The FED and liquidity
With that out of the way, the news is that the FED is modifying its liquidity arrangements, allowing it to provide repo facilities to banks without using the window. Details are scant so far, but clearly the FED is worried about the size of the three month swap spread, and it is using both of the tools available to it -- rates and the management of liquidity premiums -- to calm the markets.
Update. Ah. This is all part of coordinated central bank action. Interestingly:
The Bank of England will increase the amount offered in its next auction on 18 December from £2.85bn to £11.35bn, of which £10bn will be offered for three months.
Crucially, it will accept a slightly wider range of assets as collateral for the loans.
The FED press release describing its new term auction facility is here and the WSJ comment is here. From the latter:
At the discount window, the Fed can accept numerous types of collateral, including riskier subprime mortgage-backed securities, as long as the value of the collateral exceeds the loan by enough to protect the Fed from loss. But though the Fed eased the terms and cost of such loans in August, banks continue to shun them for fear of appearing desperate.
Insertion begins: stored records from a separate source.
==> design/flow/design.v <==
module ALU_TOP#(parameter WIDTH=8)(input [WIDTH-1:0] A,
input [WIDTH-1:0] B,
input CLK,
input RST,
input [3:0]SEL,
output [WIDTH-1:0] C,
output zero_flag,
output over_flow_flag,
output carry_out
);
wire [WIDTH-1:0] wire1,wire2,wire3,wire4;
ARITHMETIC_UNIT #(.WIDTH(WIDTH))AR1(.A(A),.B(B),.S2(SEL[1]),.S3(SEL[0]),.C(wire1),.zero_flag(zero_flag),
.over_flow_flag(over_flow_flag),.carry_out(carry_out));
LOGIC_UNIT #(.WIDTH(WIDTH))LOU1(.A(A),.B(B),.S2(SEL[1]),.S3(SEL[0]),.C(wire2));
SHIFTER_UNIT #(.WIDTH(WIDTH))SH1(.A(A),.B(B),.S2(SEL[1]),.S3(SEL[0]),.C(wire3));
Control_unit #(.WIDTH(WIDTH))CU1(.IN1(wire1),.IN2(wire2),.IN3(wire3),.S(SEL[3:2]),.OUT(wire4));
 REGISTER #(.WIDTH(WIDTH))RG1(.DATA(wire4),.CLK(CLK),.RST(RST),.REG_DATA(C));
endmodule
==> /design/flow/design.v <==
module window_buffer#(
    parameter N_IMAGE  = 8,
    parameter K_KERNEL = 3,
    parameter BWD      = 8
)(
    input  logic clk,
    input  logic clear,
    input  logic                             [BWD-1:0] i_data,
    input  logic                                       i_data_valid,
    output logic [K_KERNEL-1:0][K_KERNEL-1:0][BWD-1:0] o_window,
    output logic                                       o_window_valid,
    output logic                                       o_window_end
);
logic [K_KERNEL-1:0][N_IMAGE-1:0][BWD-1:0] space;
logic data_valid_d;
logic [$clog2(N_IMAGE)-1:0] col_cnt, 
                            row_cnt;
logic                       col_end, 
                            row_end;
assign col_end = (col_cnt == N_IMAGE-1);
assign row_end = (row_cnt == N_IMAGE-1);
always_ff @(posedge clk) begin
    data_valid_d <= i_data_valid;
    if (i_data_valid) begin
        col_cnt <= (col_end) ? '0 : col_cnt+1;
        row_cnt <= (row_end && col_end) ? '0 :
                              (col_end) ? row_cnt+1 : row_cnt;
        space[0] <= {space[0][N_IMAGE-2:0], i_data};
        for (int i=1; i<K_KERNEL; i++) begin
            if (col_cnt == 0) 
                space[i] <= {space[i-1][N_IMAGE-2:0], space[i-1][N_IMAGE-1]};
            else 
                space[i] <= {space[i][N_IMAGE-2:0],     space[i][N_IMAGE-1]};    
        end
    end
    if (clear) begin
        col_cnt      <= '0;
        row_cnt      <= '0;
        data_valid_d <= '0;
    end
end
logic    row_valid;
logic    col_valid;
assign row_valid    =  (row_cnt >=  K_KERNEL-1);
assign col_valid    =  (col_cnt >=  K_KERNEL-1);
logic window_valid;
always_ff @(posedge clk) begin
    window_valid <=
           col_valid 
        &&  row_valid 
        && data_valid_d
        ;
    o_window_end <= (col_cnt == N_IMAGE-1) && (row_cnt == N_IMAGE-1) && data_valid_d;
    end
logic [K_KERNEL-1:0][K_KERNEL-1:0][BWD-1:0] window;
always_comb begin
    for (int i=0; i<K_KERNEL; i++) begin
        for (int j=0; j<K_KERNEL; j++) begin
            window[i][j] = space[i][j];
        end
    end
end 
assign o_window         = window;
assign o_window_valid   = window_valid;
endmodule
Under the new method, the Fed will hold four auctions of discount-window credit. The first two, for $20 billion each, will be held next Monday and Thursday for four- and five-week terms, respectively; two more, for undetermined amounts, will be on Jan. 14 and 28. The auctions are structured so that the rate on the loans will be no lower than the market's expectations for the fed-funds rate, and probably no higher than the discount rate.
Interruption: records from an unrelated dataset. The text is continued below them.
==> design/flow/design.v <==
module window_buffer_v2#(
    parameter N_IMAGE  = 8,
    parameter K_KERNEL = 3,
    parameter BWD      = 8
)(
    input  logic clk,
    input  logic clear,
    input  logic                             [BWD-1:0] i_data,
    input  logic                                       i_data_valid,
    output logic [K_KERNEL-1:0][K_KERNEL-1:0][BWD-1:0] o_window,
    output logic                                       o_window_valid,
    output logic                                       o_window_end
);
logic [K_KERNEL-1:0][N_IMAGE-1:0][BWD-1:0] space;
logic data_valid_d;
logic [$clog2(N_IMAGE)-1:0] col_cnt, 
                            row_cnt;
logic                       col_end, 
                            row_end;
assign col_end = (col_cnt == N_IMAGE-1);
assign row_end = (row_cnt == N_IMAGE-1);
logic [$clog2(K_KERNEL)-1:0] kernel_row_cnt,kernel_row_cnt_d;
logic kernel_row_end;
assign kernel_row_end  =  kernel_row_cnt == K_KERNEL-1;
always_ff @(posedge clk) begin
    if (i_data_valid) begin
        col_cnt <= (col_end) ? '0 : col_cnt+1;
        if (col_end) begin
            row_cnt        <= (       row_end ) ? '0 :        row_cnt+1;
            kernel_row_cnt <= (kernel_row_end ) ? '0 : kernel_row_cnt+1;
        end
    end
    data_valid_d     <= i_data_valid;
    kernel_row_cnt_d <= kernel_row_cnt;
    if (clear) begin  
        col_cnt        <= '0;
        row_cnt        <= '0;
        kernel_row_cnt <= '0;
    end
end
always_ff @(posedge clk) begin
    if (i_data_valid) begin
        for (int i=0; i<K_KERNEL; i++) begin
            space[i] <= { space[i][N_IMAGE-2:0],    
                         ((kernel_row_cnt==i) ? i_data :  space[i][N_IMAGE-1])
                        };
        end
    end
end
logic    row_valid;
logic    col_valid;
assign row_valid    =  (row_cnt >=  K_KERNEL-1);
assign col_valid    =  (col_cnt >=  K_KERNEL-1);
logic window_valid;
always_ff @(posedge clk) begin
    window_valid <=     col_valid 
                        &&  row_valid 
                        && data_valid_d
                        ;
    o_window_end <=     (col_cnt == N_IMAGE-1) 
                    &&  (row_cnt == N_IMAGE-1) 
                    &&   data_valid_d
                    ;
    end
logic [K_KERNEL-1:0][K_KERNEL-1:0][BWD-1:0] window;
int  row_idx [K_KERNEL-1:0];
always_comb begin
    for (int i=0; i<K_KERNEL; i++) begin
        row_idx[i] = ((K_KERNEL-i)+kernel_row_cnt_d)%K_KERNEL;
        for (int j=0; j<K_KERNEL; j++) begin
            window[i][j] = space[ row_idx[i] ][j];
        end
    end
end 
assign o_window         = window;
assign o_window_valid   = window_valid;
endmodule
==> design.v <==
module i2c_sr1
  (
   input       clk_i,
   input       rstn_i,
   input       smb_alert_in_i,
   input       rw_pe_clr_i,
   input       rw_start_i,
   input       rw_nostretch_i,
   input       rw_smbus_i,
   input       rw_smbtype_i,
   input       rw_alert_i,
   input       rw_iterren_i,
   input       rw_itevten_i,
   input       rw_itbufen_i,
   input [5:0] rw_freq_i,
   input       rr_msl_i,  
   input       rr_tra_i,  
   input [7:0] rr_pec_i,
   output reg  rr_sb_o,
   output reg  rr_addr_o,
   output reg  rr_btf_o,
   output reg  rr_stopf_o,
   output      rr_rxne_o,
   output      rr_txe_o,
   output reg  rr_add10_o,
   input       rw_berr_i,
   output      rw_berr_set_o,
   output      rw_berr_val_o,
   input       rw_arlo_i,
   output      rw_arlo_set_o,
   output      rw_arlo_val_o,
   input       rw_af_i,
   output      rw_af_set_o,
   output      rw_af_val_o,
   input       rw_ovr_i,
   output      rw_ovr_set_o,
   output      rw_ovr_val_o,
   input       rw_pecerr_i,
   output      rw_pecerr_set_o,
   output      rw_pecerr_val_o,
   input       rw_timeout_i,
   output      rw_timeout_set_o,
   output      rw_timeout_val_o,
   input       rw_smbalert_i,
   output      rw_smbalert_set_o,
   output      rw_smbalert_val_o,
   output      it_event_o,
   output      it_error_o,
   output      ph_addr_o,
   input       mst_state_idle_i,
   input       mst_set_sb_i,
   input       mst_set_addr_i,
   input       slv_set_addr_i,
   input       mst_set_btf_i,
   input       slv_set_btf_i,
   input       mst_set_add10_i,
   input       mst_set_berr_i,
   input       slv_set_berr_i,
   input       mst_set_af_i,
   input       slv_set_af_i,
   input       slv_set_alert_i,
   input       slv_set_perr_i,
   input       mst_set_perr_i,
   input       mst_tx_cmplt_i,
   input       mst_rxbyte_rdy_i,
   input       ic_clk_oe_i,
   input       scl_int_i,
   input       s_det_i,
   input       p_det_i,
   input       tx_pop_i,
   input       rx_push_i,
   input       arb_lost_i,
   input       wr_dr_i,
   input       rd_dr_i,
   input       rd_sr2_i,
   input       wr_cr1_i
   );
    assign it_event_o  = rw_itevten_i & (rr_sb_o | rr_addr_o | rr_add10_o | rr_btf_o | rr_stopf_o | 
                                         (rw_itbufen_i & (rr_txe_o | rr_rxne_o)));
    assign it_error_o = rw_iterren_i & (rw_berr_i | rw_arlo_i | rw_af_i | rw_ovr_i | rw_pecerr_i | rw_timeout_i | rw_smbalert_i);
    always @(posedge clk_i or negedge rstn_i) begin
        if (!rstn_i) begin
            rr_sb_o <= 1'b0;
        end
        else if(rw_pe_clr_i | wr_dr_i) begin
            rr_sb_o <= 1'b0;
        end
        else if(mst_set_sb_i) begin
            rr_sb_o <= 1'b1 ;
        end
    end
    always @(posedge clk_i or negedge rstn_i) begin
        if (!rstn_i) begin
            rr_addr_o <= 1'b0;
        end
        else if(rw_pe_clr_i | rd_sr2_i) begin
            rr_addr_o <= 1'b0;
        end
        else if(mst_set_addr_i | slv_set_addr_i) begin
            rr_addr_o <= 1'b1;
        end
    end
    reg [1:0] st_dr;
    assign ph_addr_o = ~st_dr[1] ;
    always @(posedge clk_i or negedge rstn_i) begin
        if (!rstn_i) begin
            st_dr <= 2'b0;
        end
        else if(rw_pe_clr_i | rw_arlo_i | s_det_i | (p_det_i & rr_tra_i)) begin
            st_dr <= 2'b0;
        end
        else begin
            st_dr[1] <= rr_addr_o & rd_sr2_i ? 1'b1 : st_dr[1] ;
            st_dr[0] <= (wr_dr_i | rx_push_i) ? 1'b1 : (rd_dr_i | tx_pop_i) ? 1'b0 : st_dr[0] ;
        end
    end
    assign rr_txe_o  =  rr_tra_i & st_dr[1] & ~st_dr[0] ;
    assign rr_rxne_o  = ~rr_tra_i &st_dr[1] & st_dr[0] ;
    reg btf_set_r;
    always @(posedge clk_i or negedge rstn_i) begin
        if (!rstn_i) begin
            btf_set_r <= 1'b0;
        end
        else begin
            btf_set_r <= (mst_set_btf_i | slv_set_btf_i) ;
        end
    end
    always @(posedge clk_i or negedge rstn_i) begin
        if (!rstn_i) begin
            rr_btf_o <= 1'b0;
        end
        else if(rw_pe_clr_i | p_det_i | s_det_i | rw_nostretch_i) begin
            rr_btf_o <= 1'b0;
        end
        else begin
            rr_btf_o <= btf_set_r ? 1'b1 : (tx_pop_i | rx_push_i) ? 1'b0 : rr_btf_o ;
        end
    end
    always @(posedge clk_i or negedge rstn_i) begin
        if (!rstn_i) begin
            rr_add10_o <= 1'b0;
        end
        else begin
            rr_add10_o <= (rw_pe_clr_i | wr_dr_i) ? 1'b0 : mst_set_add10_i ? 1'b1 : rr_add10_o ;
        end
    end
    always @(posedge clk_i or negedge rstn_i) begin
        if (!rstn_i) begin
            rr_stopf_o <= 1'b0;
        end
        else begin
            rr_stopf_o <= (rw_pe_clr_i | rr_msl_i | wr_cr1_i) ? 1'b0 : (p_det_i & ~rw_af_i) ? 1'b1 : rr_stopf_o;
        end
    end
    assign rw_berr_set_o  = rw_pe_clr_i | (mst_set_berr_i | slv_set_berr_i);
    assign rw_berr_val_o  = rw_pe_clr_i ? 1'b0 : 1'b1 ;
    assign rw_arlo_set_o  = rw_pe_clr_i | arb_lost_i ;
    assign rw_arlo_val_o  = rw_pe_clr_i ? 1'b0 : 1'b1 ;
    assign rw_af_set_o  = rw_pe_clr_i | (mst_set_af_i | slv_set_af_i) ;
    assign rw_af_val_o  = rw_pe_clr_i ? 1'b0 : 1'b1 ;
    assign rw_ovr_set_o  = rw_pe_clr_i | (slv_set_btf_i & rw_nostretch_i) ;
    assign rw_ovr_val_o  = rw_pe_clr_i ? 1'b0 : 1'b1 ;
    assign rw_pecerr_set_o  = rw_pe_clr_i | slv_set_perr_i | mst_set_perr_i;
    assign rw_pecerr_val_o  = rw_pe_clr_i ? 1'b0 : (rr_pec_i != 8'h0) ;
    wire ps0_us,ps0_ms,ps0_tout;
    wire ps1_us,ps1_ms,ps1_tout;
    reg [5:0] cnt0_ck,cnt1_ck;
    reg [9:0] cnt0_us,cnt1_us;
    reg [4:0] cnt0_ms,cnt1_ms;
    reg       cnt1_en;
    wire      ext_det;
    wire [4:0] tout1_ms;
    wire       cnt1_beg,cnt1_end;
    assign ps0_us = (cnt0_ck == rw_freq_i - 6'b1) ;
    assign ps0_ms = ps0_us & (cnt0_us == 10'd999) ;
    assign ps0_tout  = ps0_ms & (cnt0_ms == 5'd24) ;  
    always @(posedge clk_i or negedge rstn_i) begin
        if (!rstn_i) begin
            cnt0_ck  <= 6'b0;
            cnt0_us  <= 10'b0;
            cnt0_ms  <= 5'b0;
        end
        else if(~rw_smbus_i | scl_int_i)begin
            cnt0_ck  <= 6'b0;
            cnt0_us  <= 10'b0;
            cnt0_ms  <= 5'b0;
        end
        else begin
            cnt0_ck  <= ps0_us   ? 6'b0  : cnt0_ck + 6'b1 ;
            cnt0_us  <= ps0_ms   ? 10'b0 : cnt0_us + {9'd0,ps0_us} ;
            cnt0_ms  <= ps0_tout ? 5'b0  : cnt0_ms + {4'd0,ps0_ms} ;
        end
    end
    assign ext_det  = ic_clk_oe_i ;
    assign ps1_us = (cnt1_ck == rw_freq_i - 6'b1) ;
    assign ps1_ms  = ps1_us & (cnt1_us == 10'd999) ;
    assign tout1_ms  = rr_msl_i ? 5'd9 : 5'd24 ;
    assign cnt1_beg = (mst_tx_cmplt_i | mst_rxbyte_rdy_i | s_det_i) ; 
    assign cnt1_end = (mst_tx_cmplt_i | mst_rxbyte_rdy_i | p_det_i) ; 
    assign ps1_tout = ps1_ms & (cnt1_ms == tout1_ms) ;
    always @(posedge clk_i or negedge rstn_i) begin
        if (!rstn_i) begin
            cnt1_ck <= 6'b0;
            cnt1_us <= 10'b0;
            cnt1_ms <= 5'b0;
            cnt1_en <= 1'b0;
        end
        else if(~rw_smbus_i | p_det_i)begin
            cnt1_ck <= 6'b0;
            cnt1_us <= 10'b0;
            cnt1_ms <= 5'b0;
            cnt1_en <= 1'b0;
        end
        else begin
            cnt1_en  <= cnt1_beg ? 1'b1  : cnt1_end ? 1'b0  : cnt1_en ;
            cnt1_ck  <= cnt1_beg ? 6'b0  : ps1_us   ? 6'b0  : cnt1_ck + {5'd0,cnt1_en & ext_det};
            cnt1_us  <= cnt1_beg ? 10'b0 : ps1_ms   ? 10'b0 : cnt1_us + {9'd0,ps1_us} ;
            cnt1_ms  <= cnt1_beg ? 5'b0  : ps1_tout ? 5'b0  : cnt1_ms + {4'd0,ps1_ms} ;
        end
    end
    assign rw_timeout_set_o  = rw_pe_clr_i | (ps0_tout | ps1_tout) ;
    assign rw_timeout_val_o  = rw_pe_clr_i ? 1'b0 : 1'b1 ;
    reg [1:0] alert_in_sync;
    always @(posedge clk_i or negedge rstn_i) begin
        if (!rstn_i) begin
            alert_in_sync <= 2'b11;
        end
        else if(rw_smbus_i & rw_smbtype_i) begin
            alert_in_sync <= {alert_in_sync[0],smb_alert_in_i};
        end
    end
    assign rw_smbalert_set_o  = rw_pe_clr_i | ~alert_in_sync[1] | slv_set_alert_i ;
    assign rw_smbalert_val_o  = rw_pe_clr_i ? 1'b0 : 1'b1 ;
endmodule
Clearly this is a helpful step from the FED and the comment has mostly been positive. Ken Thompson, chief executive of Wachovia said:
More than lowering rates in the economy, just having this banking system liquefied will make a huge difference...
[The reason rates for loans among banks are so high, he said, is that banks and investors] are still fearful of each other and everybody is worried about counterparty risk and so people are hoarding their balance sheets, and this will help that.
Watch the 3m swap spread and see what happens. Ooops.
One final update. Dealbreaker.com points out that the FED is using very old repo haircuts. 85% for a AAA CDO with no mark is indeed generous. Surely they will notice this and fix it. Unless they intended to blow the current liquidity premiums out of the water.
Meanwhile interfluidity takes a dim view of the TAF. One of the points they make is that the TAF is large compared with FED borrowing for much of the year. That's true, but it is still small compared with the problem: a single big conduit is tens of billions of dollars, roughly the size of the entire TAF. To make a real difference, the central banks need to parachute in hundreds, not tens of billions.